# Is possible to obtain a master equation from Rabi's coupled differential equation?

Starting from a differential equation for $$c_i$$ such that $$c_i c_i^*$$ is the probability of being at state $$i$$, I want to obtain a master equation for $$c_i c_i^*\equiv p_i$$.

Consider a two-state problem with a sinusoidal oscillating potential. Hamiltonian $$H_0 = E_1 \vert 1\rangle\langle 1\vert+E_2 \vert 2\rangle\langle 2\vert,$$and a time-dependent potential $$V(t) = \gamma e^{i\omega t}\vert 1\rangle\langle 2\vert + \gamma e^{-i\omega t}\vert 2\rangle\langle 1\vert.$$ Now, if $$c_1$$ and $$c_2$$ are the probabilities of being at state $$1$$ or $$2$$, respectively. Standard perturbation theory give us the following differential equation \begin{align*} i \hbar \dot{c}_1 &= \gamma e^{i\omega t}e^{i\omega_{12}t}c_2,\\ i \hbar \dot{c}_2 &= \gamma e^{-i\omega t}e^{-i\omega_{12}t}c_1. \end{align*}

I was trying to obtain a master equation for $$p_i$$, that is, an expression of the form

$$\dot{p}_n = \sum_n W_{nn'}p_{n'}-W_{n'n}p_n,$$

for $$p_i = c_i c_i^*$$. Unfortunately, at this moment I am only able to get this $$i\hbar \dot{p}_2 = \gamma(e^{-it(\omega+\omega_{12})}c_1 c_2^*-e^{it(\omega+\omega_{12})c_1^* c_2}),$$ not particularly useful.

So, is there any way to obtain $$W_{nn'}$$ from the given information, I need to keep doing c-numbers algebra?

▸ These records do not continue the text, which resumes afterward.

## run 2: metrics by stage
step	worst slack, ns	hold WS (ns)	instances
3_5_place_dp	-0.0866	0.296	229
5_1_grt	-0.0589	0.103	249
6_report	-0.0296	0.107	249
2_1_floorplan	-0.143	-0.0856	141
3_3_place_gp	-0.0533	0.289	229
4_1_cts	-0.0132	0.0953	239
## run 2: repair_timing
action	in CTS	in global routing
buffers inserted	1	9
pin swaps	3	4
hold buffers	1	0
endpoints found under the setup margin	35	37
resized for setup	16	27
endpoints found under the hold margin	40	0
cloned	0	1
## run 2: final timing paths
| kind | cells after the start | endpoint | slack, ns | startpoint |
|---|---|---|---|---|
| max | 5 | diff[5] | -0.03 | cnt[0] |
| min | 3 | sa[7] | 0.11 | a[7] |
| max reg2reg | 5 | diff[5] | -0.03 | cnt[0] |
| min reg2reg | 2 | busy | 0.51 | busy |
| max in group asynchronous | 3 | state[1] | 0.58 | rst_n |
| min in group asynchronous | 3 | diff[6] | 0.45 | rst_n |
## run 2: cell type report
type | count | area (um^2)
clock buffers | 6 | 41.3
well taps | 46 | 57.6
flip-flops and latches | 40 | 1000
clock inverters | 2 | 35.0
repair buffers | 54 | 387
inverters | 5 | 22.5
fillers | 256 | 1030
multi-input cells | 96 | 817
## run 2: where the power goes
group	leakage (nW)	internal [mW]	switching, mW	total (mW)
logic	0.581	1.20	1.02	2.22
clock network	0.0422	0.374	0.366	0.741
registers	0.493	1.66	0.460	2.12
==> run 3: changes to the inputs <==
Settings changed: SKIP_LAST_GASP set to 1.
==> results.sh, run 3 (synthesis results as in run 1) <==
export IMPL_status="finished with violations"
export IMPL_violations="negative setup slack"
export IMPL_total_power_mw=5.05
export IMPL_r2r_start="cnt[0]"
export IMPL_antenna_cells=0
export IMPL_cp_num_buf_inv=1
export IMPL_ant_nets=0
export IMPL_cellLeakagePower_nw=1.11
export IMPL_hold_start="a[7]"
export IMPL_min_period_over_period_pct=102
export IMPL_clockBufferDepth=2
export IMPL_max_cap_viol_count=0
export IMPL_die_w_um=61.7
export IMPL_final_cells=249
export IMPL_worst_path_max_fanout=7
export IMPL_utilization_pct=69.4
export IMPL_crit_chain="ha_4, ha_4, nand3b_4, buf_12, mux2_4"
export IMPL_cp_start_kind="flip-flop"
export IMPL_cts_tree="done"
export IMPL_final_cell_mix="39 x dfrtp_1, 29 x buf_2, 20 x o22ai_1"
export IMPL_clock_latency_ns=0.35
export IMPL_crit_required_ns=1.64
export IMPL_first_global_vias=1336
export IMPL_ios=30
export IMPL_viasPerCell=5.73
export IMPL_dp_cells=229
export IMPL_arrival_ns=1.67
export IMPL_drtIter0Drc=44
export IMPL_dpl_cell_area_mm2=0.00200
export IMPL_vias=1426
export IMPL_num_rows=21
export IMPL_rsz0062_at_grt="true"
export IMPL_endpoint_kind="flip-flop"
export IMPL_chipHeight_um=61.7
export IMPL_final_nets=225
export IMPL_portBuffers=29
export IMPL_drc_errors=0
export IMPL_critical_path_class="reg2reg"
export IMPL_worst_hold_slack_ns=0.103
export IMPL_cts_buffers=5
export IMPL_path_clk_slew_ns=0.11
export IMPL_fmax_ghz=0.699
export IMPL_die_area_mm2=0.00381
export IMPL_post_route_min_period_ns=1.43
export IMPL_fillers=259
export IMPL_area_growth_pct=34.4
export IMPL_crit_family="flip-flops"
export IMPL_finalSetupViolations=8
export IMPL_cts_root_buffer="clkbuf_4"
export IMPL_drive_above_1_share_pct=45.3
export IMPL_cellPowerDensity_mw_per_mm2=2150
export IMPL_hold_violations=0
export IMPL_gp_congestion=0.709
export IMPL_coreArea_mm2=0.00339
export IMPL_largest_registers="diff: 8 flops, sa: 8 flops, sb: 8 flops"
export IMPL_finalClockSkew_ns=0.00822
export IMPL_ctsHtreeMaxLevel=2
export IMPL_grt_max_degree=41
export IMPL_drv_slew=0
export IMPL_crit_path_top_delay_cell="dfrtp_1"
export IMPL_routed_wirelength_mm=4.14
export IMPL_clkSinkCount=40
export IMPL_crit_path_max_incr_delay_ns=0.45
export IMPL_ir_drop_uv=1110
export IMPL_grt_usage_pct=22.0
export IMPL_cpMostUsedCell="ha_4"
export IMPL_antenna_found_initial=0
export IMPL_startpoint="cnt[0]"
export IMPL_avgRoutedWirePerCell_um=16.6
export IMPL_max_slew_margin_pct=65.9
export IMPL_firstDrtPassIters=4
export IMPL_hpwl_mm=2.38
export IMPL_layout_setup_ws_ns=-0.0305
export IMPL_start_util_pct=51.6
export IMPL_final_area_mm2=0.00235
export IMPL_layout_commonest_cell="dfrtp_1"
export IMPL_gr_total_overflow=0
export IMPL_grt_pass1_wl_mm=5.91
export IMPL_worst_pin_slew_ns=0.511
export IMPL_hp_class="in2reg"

If you want to keep quantum effects, you need the Lindblad equation or a "quantum master equation" that governs the evolution of all the entries in the density matrix, and not just the diagonal elements $$p_n$$. There is some discussion of this on the wipedia page "master equation"